After that, once you've swallowed, I get a really unpleasant bitter aftertaste. It's actually like a much milder version of a taste I've had in 3 old batches that I think we're skunked (I have brewed an ipa which was great in between).

At 2 weeks in the bottle it tasted grim. At 4 weeks (today) it was about half, but still very much there. Obviously I'll leave it another 4-6 weeks, but wondered what could have caused it - seeing as my last ipa turned out great!

Would appreciate any advice!

Cheers

Chris
 
I once made a 5 gal batch of apricot creme ale that had a bitter aftertaste after a couple of weeks conditioning in bottles. I tried it again after another week or two and it was still there. It was still present after a couple of months and still so after around 6 months. I assumed I would have to dump the entire batch but didn't have the time or desire to start opening and pouring so I left them in my basement. The unopened bottles sat for over a year. At that time I was about to move and wanted to keep my bottles but didn't have time to empty them so I moved them to my new home.
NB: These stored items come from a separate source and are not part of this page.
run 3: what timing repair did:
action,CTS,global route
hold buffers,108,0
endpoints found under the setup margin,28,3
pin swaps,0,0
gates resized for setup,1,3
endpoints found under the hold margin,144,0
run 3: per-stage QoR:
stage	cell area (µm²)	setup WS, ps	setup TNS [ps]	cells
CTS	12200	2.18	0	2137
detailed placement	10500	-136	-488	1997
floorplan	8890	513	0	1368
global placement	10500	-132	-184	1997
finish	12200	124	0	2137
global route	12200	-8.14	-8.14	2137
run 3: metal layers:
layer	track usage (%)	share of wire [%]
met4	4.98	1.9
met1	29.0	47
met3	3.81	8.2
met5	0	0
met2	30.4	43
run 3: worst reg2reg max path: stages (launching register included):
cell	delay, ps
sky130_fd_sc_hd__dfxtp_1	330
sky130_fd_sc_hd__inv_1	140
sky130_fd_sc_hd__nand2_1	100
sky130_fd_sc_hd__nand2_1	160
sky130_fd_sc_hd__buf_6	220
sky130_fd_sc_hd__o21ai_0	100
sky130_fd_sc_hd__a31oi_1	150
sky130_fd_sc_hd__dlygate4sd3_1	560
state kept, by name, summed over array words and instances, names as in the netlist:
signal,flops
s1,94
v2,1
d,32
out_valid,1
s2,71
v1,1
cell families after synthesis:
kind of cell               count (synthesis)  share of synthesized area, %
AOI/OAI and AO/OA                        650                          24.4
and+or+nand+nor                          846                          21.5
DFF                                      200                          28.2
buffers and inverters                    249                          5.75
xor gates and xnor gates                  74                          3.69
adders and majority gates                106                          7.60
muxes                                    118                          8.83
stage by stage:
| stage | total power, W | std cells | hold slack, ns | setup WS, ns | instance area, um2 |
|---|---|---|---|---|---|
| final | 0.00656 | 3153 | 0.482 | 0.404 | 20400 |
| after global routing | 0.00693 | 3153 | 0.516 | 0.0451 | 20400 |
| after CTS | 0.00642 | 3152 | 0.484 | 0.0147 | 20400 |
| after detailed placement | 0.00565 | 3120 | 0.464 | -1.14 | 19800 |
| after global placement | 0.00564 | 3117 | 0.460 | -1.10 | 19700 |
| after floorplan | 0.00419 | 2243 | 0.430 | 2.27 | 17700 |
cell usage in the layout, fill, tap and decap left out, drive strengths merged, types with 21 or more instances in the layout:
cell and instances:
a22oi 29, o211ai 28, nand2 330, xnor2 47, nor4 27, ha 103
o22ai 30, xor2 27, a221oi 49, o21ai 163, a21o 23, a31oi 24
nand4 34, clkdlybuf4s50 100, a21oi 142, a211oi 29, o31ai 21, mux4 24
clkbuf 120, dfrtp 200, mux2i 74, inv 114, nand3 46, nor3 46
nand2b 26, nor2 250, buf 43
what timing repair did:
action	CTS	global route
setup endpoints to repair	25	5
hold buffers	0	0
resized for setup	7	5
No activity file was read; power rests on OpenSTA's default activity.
--- config.mk ---
export PLATFORM = sky130hd
export DESIGN_NAME = gyro_tx_arb
export DESIGN_NICKNAME = d
export VERILOG_FILES = /design/src/rtl/gyro_tx_arb.sv
export SDC_FILE = /design/constraint.sdc
export NUM_CORES = 1
export LEC_CHECK = 0
export ABC_CLOCK_PERIOD_IN_PS = 3400
export CORE_UTILIZATION = 43
export DETAILED_ROUTE_END_ITERATION = 8
export PLACE_DENSITY = 0.81
export SLEW_MARGIN = 10
export SYNTH_ARGS = -nofsm -noshare
export SYNTH_HDL_FRONTEND = slang
export SYNTH_SLANG_ARGS = --single-unit
export TNS_END_PERCENT = 5
--- constraint.sdc ---
create_clock -name clk -period 3.4 [get_ports clk]
set_clock_uncertainty 0.15 [all_clocks]
set_input_delay 0.34 -clock clk [delete_from_list [all_inputs] [get_ports clk]]
set_output_delay 0.34 -clock clk [all_outputs]
set_load 0.01 [all_outputs]
--- src/rtl/gyro_tx_arb.sv ---
// Packet-granular 2:1 AXI-stream arbiter (s0 = DMA, s1 = command) with optional length cap.
// Optional stall watchdog enabled by defining GYRO_TX_ARB_WDOG_EN.
module gyro_tx_arb #(
    parameter int DW       = 32,
    parameter int LW       = 8,
    parameter int WDOG_CYC = 1024
) (
    input  logic          clk,
    input  logic          rstn,
    input  logic [DW-1:0] s0_tdata,
    input  logic          s0_tvalid,
    input  logic          s0_tlast,
    output logic          s0_tready,
    input  logic [DW-1:0] s1_tdata,
    input  logic          s1_tvalid,
    input  logic          s1_tlast,
    output logic          s1_tready,
    output logic [DW-1:0] m_tdata,
    output logic          m_tvalid,
    output logic          m_tlast,
    input  logic          m_tready,
    input  logic          cfg_prio,
    input  logic [LW-1:0] cfg_max_len,
    output logic [1:0]    grant,
    output logic          busy,
    output logic [15:0]   pkt_cnt0,
    output logic [15:0]   pkt_cnt1,
    output logic          err_trunc,
    output logic          err_wdog
);
    typedef enum logic [1:0] {IDLE, GRANT, DRAIN} state_t;

    state_t        state, state_nx;
    logic          sel, sel_nx;
    logic          last_grant, last_grant_nx;
    logic          pick;
    logic [LW-1:0] beat_cnt, beat_cnt_nx;
    logic [LW-1:0] max_len_q, max_len_nx;
    logic          pkt_inc;
    logic          err_trunc_nx, err_wdog_nx;

    logic          own_valid, own_last, trunc_hit, hs, wdog_hit;
    logic [DW-1:0] own_data;

    assign own_valid = sel ? s1_tvalid : s0_tvalid;
    assign own_last  = sel ? s1_tlast  : s0_tlast;
    assign own_data  = sel ? s1_tdata  : s0_tdata;
    assign trunc_hit = (max_len_q != '0) && (beat_cnt == max_len_q - LW'(1));
    assign hs        = own_valid && m_tready;

`ifdef GYRO_TX_ARB_WDOG_EN
    localparam int SW = $clog2(WDOG_CYC + 1);
    logic [SW-1:0] stall_cnt;

    // Only an idle owner counts; downstream back-pressure keeps own_valid high.
    assign wdog_hit = (state != IDLE) && !own_valid && (stall_cnt == SW'(WDOG_CYC - 1));

    always_ff @(posedge clk or negedge rstn) begin
        if (!rstn)
            stall_cnt <= '0;
        else if (state == IDLE || own_valid || wdog_hit)
            stall_cnt <= '0;
        else
            stall_cnt <= stall_cnt + SW'(1);
    end
`else
    logic wdog_unused;
    assign wdog_unused = (WDOG_CYC > 0);
    assign wdog_hit    = 1'b0;
`endif

    always_comb begin
        state_nx      = state;
        sel_nx        = sel;
        last_grant_nx = last_grant;
        beat_cnt_nx   = beat_cnt;
        max_len_nx    = max_len_q;
        pick          = 1'b0;
        pkt_inc       = 1'b0;
        err_trunc_nx  = 1'b0;
        err_wdog_nx   = 1'b0;
        m_tvalid      = 1'b0;
        m_tdata       = '0;
        m_tlast       = 1'b0;
        s0_tready     = 1'b0;
        s1_tready     = 1'b0;
        unique case (state)
            IDLE: begin
                max_len_nx  = cfg_max_len;
                beat_cnt_nx = '0;
                if (s0_tvalid || s1_tvalid) begin
                    if (cfg_prio)
                        pick = !s0_tvalid;
                    else if (s0_tvalid && s1_tvalid)
                        pick = !last_grant;
                    else
                        pick = s1_tvalid;
                    sel_nx        = pick;
                    last_grant_nx = pick;
                    state_nx      = GRANT;
                end
            end
            GRANT: begin
                m_tvalid  = own_valid;
                m_tdata   = own_data;
                m_tlast   = own_last || trunc_hit;
                s0_tready = !sel && m_tready;
                s1_tready = sel && m_tready;
                if (hs) begin
                    if (beat_cnt != '1)
                        beat_cnt_nx = beat_cnt + LW'(1);
                    if (own_last) begin
                        pkt_inc  = 1'b1;
                        state_nx = IDLE;
                    end else if (trunc_hit) begin
                        pkt_inc      = 1'b1;
                        err_trunc_nx = 1'b1;
                        state_nx     = DRAIN;
                    end
                end
            end
            DRAIN: begin
                // Swallow the rest of the over-long packet without forwarding it.
                s0_tready = !sel;
                s1_tready = sel;
                if (own_valid && own_last)
                    state_nx = IDLE;
            end
            default: state_nx = IDLE;
        endcase
        if (wdog_hit) begin
            state_nx      = IDLE;
            err_wdog_nx   = 1'b1;
            last_grant_nx = sel;
        end
    end

    always_ff @(posedge clk or negedge rstn) begin
        if (!rstn) begin
            state      <= IDLE;
            sel        <= 1'b0;
            last_grant <= 1'b1;
            beat_cnt   <= '0;
            max_len_q  <= '0;
            pkt_cnt0   <= '0;
            pkt_cnt1   <= '0;
            err_trunc  <= 1'b0;
            err_wdog   <= 1'b0;
            grant      <= 2'b00;
            busy       <= 1'b0;
        end else begin
            state      <= state_nx;
            sel        <= sel_nx;
            last_grant <= last_grant_nx;
            beat_cnt   <= beat_cnt_nx;
            max_len_q  <= max_len_nx;
            err_trunc  <= err_trunc_nx;
            err_wdog   <= err_wdog_nx;
            busy       <= (state_nx != IDLE);
            grant      <= (state_nx == IDLE) ? 2'b00 : (sel_nx ? 2'b10 : 2'b01);
            if (pkt_inc) begin
                if (sel)
                    pkt_cnt1 <= pkt_cnt1 + 16'd1;
                else
                    pkt_cnt0 <= pkt_cnt0 + 16'd1;
            end
        end
    end
endmodule
## config.mk

```make
export PLATFORM = sky130hd
export DESIGN_NAME = l3_port_arbiter
export DESIGN_NICKNAME = d
export VERILOG_FILES = /design/src/rtl/l3_arb_pkg.sv /design/src/rtl/l3_port_arbiter_rr_pick.sv /design/src/rtl/l3_port_arbiter.sv
export SDC_FILE = /design/constraint.sdc
export NUM_CORES = 1
export LEC_CHECK = 0
export ABC_AREA = 0
export BUFFER_PORTS_ARGS = -buffer_cell sky130_fd_sc_hd__buf_2
export CAP_MARGIN = 20
export CORE_UTILIZATION = 41
export DETAILED_ROUTE_END_ITERATION = 10
export PLACE_DENSITY = 0.77
export SLEW_MARGIN = 15
export SYNTH_ARGS = -nofsm -noshare
export SYNTH_HDL_FRONTEND = slang
export SYNTH_HIERARCHICAL = 1
export SYNTH_SLANG_ARGS = --single-unit
```

## constraint.sdc

```tcl
create_clock -name clk_i -period 1.9 [get_ports clk_i]
set_clock_uncertainty 0.2 [all_clocks]
set_input_delay 0.19 -clock clk_i [delete_from_list [all_inputs] [get_ports clk_i]]
set_output_delay 0.19 -clock clk_i [all_outputs]
set_load 0.01 [all_outputs]
```
### src/rtl/memory_responder.sv
// Word-addressed RAM target for the CPU memory port, with a boot-load port and a
// fixed-latency registered read pipeline that returns data in issue order.
module memory_responder #(
  parameter int WORD_SIZE     = 16,
  parameter int MEM_ADDR_SIZE = 5,
  parameter int READ_LATENCY  = 1
) (
  input  logic                     clock,
  input  logic                     reset,
  input  logic [MEM_ADDR_SIZE-1:0] mem_address,
  input  logic [WORD_SIZE-1:0]     mem_write_data,
  input  logic                     mem_read,
  input  logic                     mem_write,
  output logic [WORD_SIZE-1:0]     mem_read_data,
  output logic                     mem_ready,
  input  logic                     load_mode,
  input  logic                     load_valid,
  input  logic [WORD_SIZE-1:0]     load_data,
  output logic                     load_full,
  output logic                     access_error
);

  localparam int DEPTH = 2 ** MEM_ADDR_SIZE;

  generate
    if (READ_LATENCY < 1 || READ_LATENCY > 4) begin : g_bad_latency
      $error("memory_responder: READ_LATENCY must be in 1..4");
    end
  endgenerate

  logic [WORD_SIZE-1:0]     mem [DEPTH];
  logic [MEM_ADDR_SIZE-1:0] load_ptr;
  logic [READ_LATENCY-1:0]  pipe_valid;
  logic [WORD_SIZE-1:0]     pipe_data [READ_LATENCY];

  logic                     read_issue;
  logic                     illegal;
  logic                     ram_we;
  logic [MEM_ADDR_SIZE-1:0] ram_waddr;
  logic [WORD_SIZE-1:0]     ram_wdata;

  // A simultaneous read+write keeps the write and drops the read.
  assign read_issue = !load_mode && mem_read && !mem_write;
  assign illegal    = load_mode ? (mem_read || mem_write) : (mem_read && mem_write);

  always_comb begin
    ram_we    = 1'b0;
    ram_waddr = mem_address;
    ram_wdata = mem_write_data;
    if (reset) begin
      if (load_mode) begin
        ram_we    = load_valid;
        ram_waddr = load_ptr;
        ram_wdata = load_data;
      end else begin
        ram_we    = mem_write;
      end
    end
  end

  // RAM contents deliberately survive reset so a loaded image persists.
  always_ff @(posedge clock) begin
    if (ram_we) mem[ram_waddr] <= ram_wdata;
  end

  // Data stages only advance behind a valid bit, so the last stage holds the
  // most recent return until the next one arrives.
  always_ff @(posedge clock or negedge reset) begin
    if (!reset) begin
      pipe_valid <= '0;
      for (int k = 0; k < READ_LATENCY; k++) pipe_data[k] <= '0;
    end else if (load_mode) begin
      pipe_valid <= '0;
    end else begin
      pipe_valid[0] <= read_issue;
      if (read_issue) pipe_data[0] <= mem[mem_address];
      for (int k = 1; k < READ_LATENCY; k++) begin
        pipe_valid[k] <= pipe_valid[k-1];
        if (pipe_valid[k-1]) pipe_data[k] <= pipe_data[k-1];
      end
    end
  end

  assign mem_read_data = pipe_data[READ_LATENCY-1];
  assign mem_ready     = pipe_valid[READ_LATENCY-1];

  always_ff @(posedge clock or negedge reset) begin
    if (!reset) begin
      load_ptr     <= '0;
      load_full    <= 1'b0;
      access_error <= 1'b0;
    end else begin
      if (illegal) access_error <= 1'b1;
      if (load_mode) begin
        if (load_valid) begin
          load_ptr <= load_ptr + 1'b1;
          if (load_ptr == '1) load_full <= 1'b1;
        end
      end else begin
        load_ptr  <= '0;
        load_full <= 1'b0;
      end
    end
  end

endmodule

### config.mk
export PLATFORM = sky130hd
export DESIGN_NAME = memory_responder
export DESIGN_NICKNAME = d
export VERILOG_FILES = /design/src/rtl/memory_responder.sv
export SDC_FILE = /design/constraint.sdc
export NUM_CORES = 1
export LEC_CHECK = 0
export CORE_MARGIN = 2
export CORE_UTILIZATION = 47
export CTS_BUF_LIST = sky130_fd_sc_hd__clkbuf_4 sky130_fd_sc_hd__clkbuf_8
export CTS_CLUSTER_DIAMETER = 60
export DETAILED_ROUTE_END_ITERATION = 6
export GPL_TIMING_DRIVEN = 0
export PLACE_DENSITY = 0.67
export SETUP_SLACK_MARGIN = 0.02
export SYNTH_ARGS = -nofsm -noshare
export SYNTH_HDL_FRONTEND = slang
export SYNTH_SLANG_ARGS = --single-unit
### constraint.sdc
create_clock -name clock -period 1.8 [get_ports clock]
set_input_delay 0.54 -clock clock [delete_from_list [all_inputs] [get_ports clock]]
set_output_delay 0.54 -clock clock [all_outputs]
set_load 0.01 [all_outputs]
==> reports/results.txt <==
CP delay by family, top: buffers and inverters
max cap viols: 0
gp weighted congestion: 0.913
data required time of the worst path: 2.12 ns
Final Max Tran Viols: 0
Clk Latency, worst-skew pair: 0.63 ns
synth warn: 0
cell taking the most area after synthesis: edfxtp_1
vias in the first global route: 12000
total chip power: 25.7 mW
R2R cell count: 4
Worst Path Arrival: 2.14 ns
number of flops mapped to enable cells by yosys: 512
pwr dens: 986 nW/um^2
final period utilization: 101%
synthesized instance count: 1184
CTS tree: built
ant diodes: 0
Starting Density: 47.3%
Bufs and invs on worst path: 3
CP Launch Type: primary input
final core utilization: 57.7%
slew margin rel.: 48.3%
failing checks: setup timing
Hold Path Cell Cnt: 3
worst-path cell chain: dlygate4sd2_1 -> nand2b_2 -> a21oi_2 -> a22oi_2 -> buf_4 -> nor2_4 -> buf_12
RSZ-0062 raised after global routing: true
root buffer cell: clkbuf_8
final setup margin: -0.0170 ns
worst hold start: load_valid
sequential-to-total area share from yosys stat: 74.9%
fmax: 550 MHz
initial DRC count: 1253
row count: 78
vias per inst: 5.84
async set-reset flop share out of synthesis: 4.48%
CP Class: primary input to register
Layout Nets: 1430
Reg clk slew, reported paths: 0.06 ns
Max Root-Sink Buffers: 3
Fin. Hold Viols: 0
WL/cell: 26.8 um
Critical Path Max Stage Delay: 0.36 ns
Antenna Nets Post-Route: 0
Top FF cell, synth: edfxtp_1
slew of the pin with the lowest slew margin: 0.776 ns
core area: 45100 sq um
full die area: 47100 sq um
class of the worst hold path: primary input to register
# port buffers: 58
H-tree levels: 3
# clock sinks: 536
largest net degree at the start of global routing: 33
CTS Buf Count: 82
slowest CP cell: nand2b_2
maximum vdd drop: 573 uV
first-pass GRT wire length: 78300 um
Hold Path End: load_full
Mapped Area: 21300 sq um
post-synth cell types: 39
Reg2Reg Launch Point: load_ptr[3]
syn_area_per_cell: 18.0 sq um
Pleak: 9.16 nW
Post-DP HPWL: 33000 um
total number of vias: 11900
Ports: 62
Final setup viols: 32
Mapped Nets: 1229
Synth area leaders: edfxtp_1 72%, mux2i_1 12%, dfrtp_1 2.8%
post-route DRC violation count: 0
DRT Wirelength: 54700 um
status: finished with violations
Total GRT Usage: 23.2%
chip height: 217 um
area grow syn2layout: 22.0%
die span in x: 217 um
Crit Path Max Fanout: 16
setup_tns: -0.200 ns
reg2reg end: mem[26][13]
layout cells sized above 1: 28.8%
Crit. End Element: register
initial antenna violation count: 1
Synth Register Bits: 536
grt ovf: 0
Final min period: 1.82 ns
Setup Skew: 0.0206 ns
reg2reg setup slack: -0.01 ns
top cell type's share of synthesized area: 72.1%
DRT Pass-1 Iters: 6
## logic make-up after synthesis
group | Yosys count | share of synthesized area [%]
compound gates | 207 | 7.82
xor+xnor | 3 | 0.123
fa+ha+maj | 2 | 0.117
buf+inv | 75 | 2.26
flops | 536 | 74.9
mux | 276 | 13.0
simple gates | 85 | 1.74
## power by group
| group | switching (mW) | leakage [nW] | total, mW | internal [mW] |
|---|---|---|---|---|
| clock | 4.46 | 0.814 | 9.51 | 5.05 |
| combinational | 1.34 | 3.45 | 2.16 | 0.827 |
| sequential | 0.0880 | 4.90 | 14.0 | 13.9 |
| total | 5.89 | 9.16 | 25.7 | 19.8 |
## worst min-delay path, delay by kind of cell
kind	cells	cell delay, ns
buffers and inverters	1	0.17
AND/OR/NAND/NOR	1	0.05
AO/OA/AOI/OAI	1	0.16
## worst max path at each step
stage / start / end / cells after the start
2_1_floorplan: mem_address[0] / mem[16][0] / 7
3_3_place_gp: reset / mem[31][7] / 5
3_5_place_dp: mem_address[1] / mem_read_data[8] / 6
4_1_cts: mem_read_data[2] / mem_read_data[2] / 1
5_1_grt: mem_address[3] / mem[17][5] / 7
6_report: mem_address[3] / mem[16][5] / 7
## cell usage in the layout, fill, tap and decap left out, drive strengths merged, types with 24 or more instances in the layout
cell and n:
edfxtp 512, clkbuf 138, a21oi 37, a221oi 32, a22oi 67, nor2 37, dfrtp 24, a22o 32
mux2i 259, nand2 26, buf 129, clkdlybuf4s50 34
## Yosys cell counts, drive strengths merged (2+ instances only)
master  number
nand3        2
o22ai       16
edfxtp     512
nor2        37
mux2i      259
nor3         2
ha           2
mux2        17
nor3b        2
a22o        32
a22oi       67
dfrtp       24
nand2b       2
a21oi       37
a221oi      32
inv          4
nand2       26
clkbuf      23
o41ai       16
nor2b        6
and2         5
a32oi        3
buf         48
xnor2        2
## layer usage
metal	track usage [%]	share of wire, %	up-vias
met5	0	0	-
met4	8.63	3.3	0
met3	5.06	7.5	119
met2	37.7	48	492
met1	30.8	41	6111
li1	-	-	5204
## flip-flops by register name, indices dropped and copies added, names as in the netlist
signal / cells
access_error: 1
load_full: 1
load_ptr: 5
mem: 512
mem_read_data: 16
mem_ready: 1
## stage by stage
stage                     cells  area [sq um]  setup WS (ns)  hold WS (ns)
after floorplan            1184         22000         -0.349         0.244
after global placement     1842         23300          -2.45         0.465
after detailed placement   1842         23300          -1.60         0.473
after CTS                  2039         25900        0.00316         0.308
after global routing       2041         26000        -0.0186         0.358
final                      2041         26000        -0.0170         0.348
## what timing repair did
action,CTS,global route
gates resized for setup,156,26
endpoints found under the hold margin,24,0
endpoints found under the setup margin,1059,506
pin swaps,36,1
hold buffers,2,0
gates cloned,0,0
buffers inserted,56,3
## area by class of cell
type                       instances  area [sq um]
timing repair buffer             119          1400
multi-input combinational        573          5700
sequential                       536         16000
clock inverter                    23          97.6
inverter                           4          15.0
clock buffer                     117          1420
tap                              600           751
buffer                            69           664
fill                            3406         19100
Power figures use the tool's default switching activity.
The bottles sat in a hot storage building all summer and when I finally decided to empty the bottles to prepare for a new brew, I decided to chill one and see what it tasted like. The beer had a nice head and good carbonation still. I tasted it and it was wonderful. I had a friend who judges home-brew competitions try it (without me sharing the beer's background of course) and he said it was one of the most balanced uses of fruit in a beer that he's had. Needless to say he was quite surprised when I told him how long the beer had been aging.

Moral? If a beer tastes a bit off give it more time. You never know what you could end up with!